Gizem Yılmazer, “Normal olmamak için elimden gelen her şeyi yapacağım” diyen küçük bir çocuğun Momo’nun öyküsünü, Emile Ajar’ın (Romain Gray) unutulmaz ‘Onca Yoksulluk Varken’ini yazdı.
GİZEM YILMAZER
“Ama ben pek öyle mutluluk meraklısı değilimdir, yaşamı yeğlerim yine.”

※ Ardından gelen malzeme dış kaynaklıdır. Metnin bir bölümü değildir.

Context: an optimization exercise on an open-source flow, tuned for small area. The choices shown serve that exercise and are no tape-out recipe. The RTL was checked by simulation tests, not by an equivalence proof against the original design. No activity file was given, so power comes from the tool's default toggle rates.

// odin_neuron_update
module odin_neuron_update (
    input  wire          CLK,
    input  wire [127:0]  NEUR_STATE,                
    input  wire [ 31:0]  SYNARRAY_RDATA,            
    input  wire          SYN_SIGN,                  
    input  wire [  2:0]  NEUR_ADDR_LSB,             
    input  wire [  4:0]  CTRL_NEUR_VIRTS,           
    input  wire          CTRL_NEUR_EVENT,           
    input  wire          CTRL_NEUR_TREF,            
    input  wire          CTRL_NEUR_BURST_END,       
    input  wire          SPI_PROPAGATE_UNMAPPED_SYN,
    output reg  [ 57:0]  NEUR_STATE_NEXT,           
    output reg           NEUR_V_UP_NEXT,
    output reg           NEUR_V_DOWN_NEXT,
    output reg  [  6:0]  NEUR_EVENT_OUT,
    output wire [ 14:0]  NEUR_STATE_MONITOR
);
For scale: about 810 cells after synthesis, about 68 flip-flops.
Settings: LEC_CHECK=0, CAP_MARGIN=20, CORE_MARGIN=2, CORE_UTILIZATION=50, CTS_BUF_LIST=sky130_fd_sc_hd__clkbuf_8, GPL_TIMING_DRIVEN=0, SLEW_MARGIN=20; clock period 12.0 ns.
standard.sh (not shown) runs the stock make flow with config.mk's settings and CLKGATE_MAP_FILE= SYNTH_SCRIPT=/design/flow/synth_recipe.tcl, a recipe that flattens the netlist after the stock synthesis.
==> flow/flow/run.sh <==
#!/bin/bash
# Own layout flow: the standard ORFS flow, with two changes.
#  - Synthesis (own_synth.tcl): the standard synthesis script, except that
#    arithmetic is left as plain gates for ABC (no full/half adder cell
#    extraction) and ABC uses an area-oriented script (abc_area_deep.script).
#    The registers, their names and cell types are those of the standard synthesis.
#  - Port buffers use the smallest buffer cell (buf_1) instead of the one
#    buffer_ports picks by default.
set -euo pipefail
W=$(pwd)
sed -e "s#@ABC_SCRIPT@#$W/flow/abc_area_deep.script#" -e "s#@FLOW_SYNTH@#$W/synth_recipe.tcl#" flow/own_synth.tcl > own_synth.tcl
bash standard.sh \
  SYNTH_SCRIPT=$W/own_synth.tcl \
  "BUFFER_PORTS_ARGS=-buffer_cell sky130_fd_sc_hd__buf_1" \
  finish > standard_flow.log 2>&1
==> flow/flow/abc_area_deep.script <==
strash
&get -n
&deepsyn -T 60
&put
dch -f
amap -F 4 -A 8
topo
stime -c
==> flow/flow/own_synth.tcl <==
# The standard synthesis (synth_recipe.tcl) with two changes: arithmetic is
# left as plain gates for ABC (no full/half adder cell extraction), and ABC
# runs an area-oriented script instead of ORFS's speed script.
proc extract_fa {args} { puts "own flow: full/half adder extraction skipped" }
proc abc {args} {
  set i [lsearch -exact $args -script]
  if { $i >= 0 } { set args [lreplace $args $i [expr {$i + 1}] -script @ABC_SCRIPT@] }
  yosys abc {*}$args
}
source @FLOW_SYNTH@
==> next run, changes <==
--- a/flow/flow/run.sh
+++ b/flow/flow/run.sh
@@ -7,4 +7,5 @@
 #  - Port buffers use the smallest buffer cell (buf_1) instead of the one
 #    buffer_ports picks by default.
+#  - Clock tree synthesis inserts no dummy loads.
 set -euo pipefail
 W=$(pwd)
@@ -13,3 +14,4 @@
   SYNTH_SCRIPT=$W/own_synth.tcl \
   "BUFFER_PORTS_ARGS=-buffer_cell sky130_fd_sc_hd__buf_1" \
+  "CTS_ARGS=-sink_clustering_enable -repair_clock_nets -dont_use_dummy_load -buf_list sky130_fd_sc_hd__clkbuf_8" \
   finish > standard_flow.log 2>&1
==> flow/flow/abc_area_deep.script (replaced) <==
strash
&get -n
&deepsyn -T 240
&put
dch -f
amap -F 4 -A 8
topo
stime -c
Effect: This time the run finished but fails on negative setup slack; first-iteration DRC count increases slightly; wire length drops by a few percent; sequential cell count does not change; fmax went down by a few percent; global-route usage went down by 0.73 points; cell area hardly moves; utilization climbs by 0.23 points; worst hold slack got worse by 0.0080 ns; total power decreases by a little under a tenth.


Setup of v30:
Another version of the RTL of odin_neuron_update (not shown whole).
For scale: ~840 cells after synthesis, roughly 68 flip-flops, roughly 260 I/O pins.
clock: 12.0 ns
lec_check: 0
cap_margin: 20
core_margin: 2
core_utilization: 70
cts_buf_list: sky130_fd_sc_hd__clkbuf_8
gpl_timing_driven: 0
slew_margin: 20
==> flow/flow/run.sh <==
#!/bin/bash
# Own layout flow: the standard ORFS flow, with two changes.
#  - Synthesis (own_synth.tcl): the standard synthesis script, except that
#    arithmetic is left as plain gates for ABC (no full/half adder cell
#    extraction) and ABC uses an area-oriented script (abc_area_deep.script).
#    The registers, their names and cell types are those of the standard synthesis.
#  - Port buffers use the smallest buffer cell (buf_1) instead of the one
#    buffer_ports picks by default.
#  - Clock tree synthesis inserts no dummy loads.
set -euo pipefail
W=$(pwd)
sed -e "s#@ABC_SCRIPT@#$W/flow/abc_area_deep.script#" -e "s#@FLOW_SYNTH@#$W/synth_recipe.tcl#" flow/own_synth.tcl > own_synth.tcl
bash standard.sh \
  SYNTH_SCRIPT=$W/own_synth.tcl \
  "BUFFER_PORTS_ARGS=-buffer_cell sky130_fd_sc_hd__buf_1" \
  "CTS_ARGS=-sink_clustering_enable -repair_clock_nets -dont_use_dummy_load -buf_list sky130_fd_sc_hd__clkbuf_8 -sink_clustering_size 30 -sink_clustering_max_diameter 150" \
  finish > standard_flow.log 2>&1
==> flow/flow/abc_area_deep.script <==
strash
&get -n
&deepsyn -T 600
&put
dch -f
amap -F 4 -A 8
topo
stime -c
Scripts as last shown in full above: flow/flow/own_synth.tcl
v30: it failed with a tool error in global routing (5_1_grt), so there are no final results.
--- input diff v30..v34 ---
- a change of CORE_UTILIZATION from 70 to 50
-- flow/flow/run.sh --
<<< v30, line 15
  "BUFFER_PORTS_ARGS=-buffer_cell sky130_fd_sc_hd__buf_1" \
  "CTS_ARGS=-sink_clustering_enable -repair_clock_nets -dont_use_dummy_load -buf_list sky130_fd_sc_hd__clkbuf_8 -sink_clustering_size 30 -sink_clustering_max_diameter 150" \
  finish > standard_flow.log 2>&1
>>> v34, line 15
  "BUFFER_PORTS_ARGS=-buffer_cell sky130_fd_sc_hd__buf_1" \
  "CTS_ARGS=-sink_clustering_enable -repair_clock_nets -dont_use_dummy_load -buf_list sky130_fd_sc_hd__clkbuf_8" \
  finish > standard_flow.log 2>&1
==> flow/flow/abc_area_deep.script <==
strash
&get -n
&deepsyn -T 240
&put
dch -f
amap -F 4 -A 8
topo
stime -c
- v34 went all the way through synthesis, placement and routing and the layout is clean on timing, DRC and antenna.
- Per the comparison of v34 with v30, cell area after placement grew by about 3.2%, mean post-synth cell area shrank by about 1.1%, die height grew by about 20%, fraction of the yosys area taken by sequential cells shrank by 0.66 points, count of mapped cells out of synthesis grew by about 4%.
- In v34, the cell area after synthesis came out 2.7% above the value in v30.
- v34 vs v30: horizontal extent of the die up by more than 10%
### v34 -> v58
- CORE_UTILIZATION changed from 50 to 60
-- flow/flow/run.sh --
<<< v34, line 15
  "BUFFER_PORTS_ARGS=-buffer_cell sky130_fd_sc_hd__buf_1" \
  "CTS_ARGS=-sink_clustering_enable -repair_clock_nets -dont_use_dummy_load -buf_list sky130_fd_sc_hd__clkbuf_8" \
  finish > standard_flow.log 2>&1
>>> v58, line 15
  "BUFFER_PORTS_ARGS=-buffer_cell sky130_fd_sc_hd__buf_1" \
  "CTS_ARGS=-sink_clustering_enable -repair_clock_nets -dont_use_dummy_load -buf_list sky130_fd_sc_hd__clkbuf_4 -root_buf sky130_fd_sc_hd__clkbuf_8" \
  finish > standard_flow.log 2>&1
==> flow/flow/abc_area_deep.script <==
strash
&get -n
&deepsyn -T 600
&put
dch -f
amap -F 4 -A 8
topo
stime -c
- Final cell count on v58 is down relative to v34.
- o32ai_1 as the master of the slowest instance on the critical path was reported by v34, and nor4_4 by v58.
- Summary of the comparison: synthesized instance count is lower in v58, relative to v34.
- Per the comparison of v58 with v34, sum of buffers and inverters on the critical path fell by 1; post-route fraction of the period consumed by the critical path rose by 0.50 points.
--- input diff v58..v20 ---
- changing CORE_UTILIZATION from 60 to 50
-- flow/flow/run.sh --
<<< v58, line 15
  "BUFFER_PORTS_ARGS=-buffer_cell sky130_fd_sc_hd__buf_1" \
  "CTS_ARGS=-sink_clustering_enable -repair_clock_nets -dont_use_dummy_load -buf_list sky130_fd_sc_hd__clkbuf_4 -root_buf sky130_fd_sc_hd__clkbuf_8" \
  finish > standard_flow.log 2>&1
>>> v20, line 15
  "BUFFER_PORTS_ARGS=-buffer_cell sky130_fd_sc_hd__buf_1" \
  "CTS_ARGS=-sink_clustering_enable -repair_clock_nets -dont_use_dummy_load -buf_list sky130_fd_sc_hd__clkbuf_8 -sink_clustering_size 30 -sink_clustering_max_diameter 150" \
  finish > standard_flow.log 2>&1
==> flow/flow/abc_area_deep.script <==
strash
&get -n
&deepsyn -T 1200
&put
dch -f
amap -F 4 -A 8
topo
stime -c
## What came out
Between v58 and v20, the difference in layout buffering overhead excluding clock cells is negligible.
From v58 to v20 the numbers moved as follows: area of the placeable core +0.0017 mm²; met1 demand-to-capacity share in global routing -5.4 points.


run A:
odin_neuron_update again, from the RTL that the note above started with.
Design odin_neuron_update, start of the top module:
module odin_neuron_update (
    input  wire          CLK,
    input  wire [127:0]  NEUR_STATE,                
    input  wire [ 31:0]  SYNARRAY_RDATA,            
    input  wire          SYN_SIGN,                  
    input  wire [  2:0]  NEUR_ADDR_LSB,             
    input  wire [  4:0]  CTRL_NEUR_VIRTS,           
    input  wire          CTRL_NEUR_EVENT,           
    input  wire          CTRL_NEUR_TREF,            
    input  wire          CTRL_NEUR_BURST_END,       
    input  wire          SPI_PROPAGATE_UNMAPPED_SYN,
    output reg  [ 57:0]  NEUR_STATE_NEXT,           
    output reg           NEUR_V_UP_NEXT,
    output reg           NEUR_V_DOWN_NEXT,
    output reg  [  6:0]  NEUR_EVENT_OUT,
    output wire [ 14:0]  NEUR_STATE_MONITOR
);
Settings: LEC_CHECK=0, CAP_MARGIN=20, CORE_MARGIN=2, CORE_UTILIZATION=50, CTS_BUF_LIST=sky130_fd_sc_hd__clkbuf_8, GPL_TIMING_DRIVEN=0, SLEW_MARGIN=20; clock period 12.0 ns.
==> flow/flow/run.sh <==
#!/bin/bash
# Own layout flow: the standard ORFS flow, with two changes.
#  - Synthesis (own_synth.tcl): the standard synthesis script, except that
#    arithmetic is left as plain gates for ABC (no full/half adder cell
#    extraction) and ABC uses an area-oriented script (abc_area_deep.script).
#    The registers, their names and cell types are those of the standard synthesis.
#  - Port buffers use the smallest buffer cell (buf_1) instead of the one
#    buffer_ports picks by default.
set -euo pipefail
W=$(pwd)
sed -e "s#@ABC_SCRIPT@#$W/flow/abc_area_deep.script#" -e "s#@FLOW_SYNTH@#$W/synth_recipe.tcl#" flow/own_synth.tcl > own_synth.tcl
bash standard.sh \
  SYNTH_SCRIPT=$W/own_synth.tcl \
  "BUFFER_PORTS_ARGS=-buffer_cell sky130_fd_sc_hd__buf_1" \
  finish > standard_flow.log 2>&1
==> flow/flow/abc_area_deep.script <==
strash
&get -n
&deepsyn -T 60
&put
dch -f
amap -F 4 -A 8
topo
stime -c
Scripts as last shown in full above: flow/flow/own_synth.tcl
Run A did not stop at any stage, and its layout met the timing, DRC and antenna checks.
For run B, these inputs were changed with respect to run A:
--- a/flow/flow/run.sh
+++ b/flow/flow/run.sh
@@ -8,2 +8,3 @@
 #    buffer_ports picks by default.
+#  - Clock tree synthesis inserts no dummy loads.
 set -euo pipefail
@@ -14,2 +15,3 @@
   "BUFFER_PORTS_ARGS=-buffer_cell sky130_fd_sc_hd__buf_1" \
+  "CTS_ARGS=-sink_clustering_enable -repair_clock_nets -dont_use_dummy_load -buf_list sky130_fd_sc_hd__clkbuf_8 -sink_clustering_size 30 -sink_clustering_max_diameter 150" \
   finish > standard_flow.log 2>&1
==> flow/flow/abc_area_deep.script <==
strash
&get -n
&deepsyn -T 240
&put
dch -f
amap -F 4 -A 8
topo
stime -c
[summary]
Total non-filler cell area in the finished layout: run B vs run A down about 5%. As far as number of failing setup endpoints in the final timing report is concerned, run A and run B perform about the same. Summary of run B over run A: via count fell by 266; final critical path time including I/O delays and setup stayed essentially flat; area fraction in and, or, nand and nor cells after synthesis fell by 0.42 points; relative slew slack rose by 5.1 points. Cmp run B and run A / proportion of power drawn by the clock network / higher: run A. Netlist area before placement, run B and run A: larger value in run A.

Kitapta karakter yelpazesi epey geniş aslında. En başat karakter de 1950'li yılların II. Dünya Savaşı'ndan ve işgalden yeni çıkmış, tüm yabancılara hatta komşularına bile şüpheli gözlerle bakan renkli Paris sokakları… Fakat Emile Ajar, yazdığı bu kitapta bütün ezilmişlere kendi hikâyelerini anlatma fırsatı vererek bir Fransız olarak haklarını teslim etmiş bir bakıma. Başka bir deyişle, bu kitapta bütün “Öteki”lere yer var. Bir zamanlar boksörlük yapmış siyah bir travesti “Madam Lola” (İsminin Madam Rosa’nın ismine çok benzemesi Momo’nun kendine Madam Rosa’dan sonra en yakın gördüğü kişi olmasından ileri geliyor kanımca), Afrika’nın çeşitli yerlerinden göç etmiş Belleville Sokağı’nda kimi hamallık, kimi ateş yutma gösterileri yapan göçmenler, yaşlı, “safkan” Fransız ama mutsuz komşular, bir “kaza sonucu” doğarak ve Yahudi olarak doğduğu için dünyanın daha en baştan ona en büyük kazığı attığına kanaat getiren, şimdilerde kendisi gibi hayat kadınlarının çocuklarına aylık maaş karşılığı bakan eski bir hayat kadını Madam Rosa, Bisson’da “kendini savundukları” için çocuk doğurmaya hakkı olmayan hayat kadınları ve hatta “pezevenk”ler, Müslüman olduğu için aşağılanan bir “o... çocuğu” (bu deyim ve sokak jargonu kitapta sık sık kullanılıyor) Momo ve onunla aynı kaderi paylaşan kimi daha şanslı kimi şanssız diğer çocuklar…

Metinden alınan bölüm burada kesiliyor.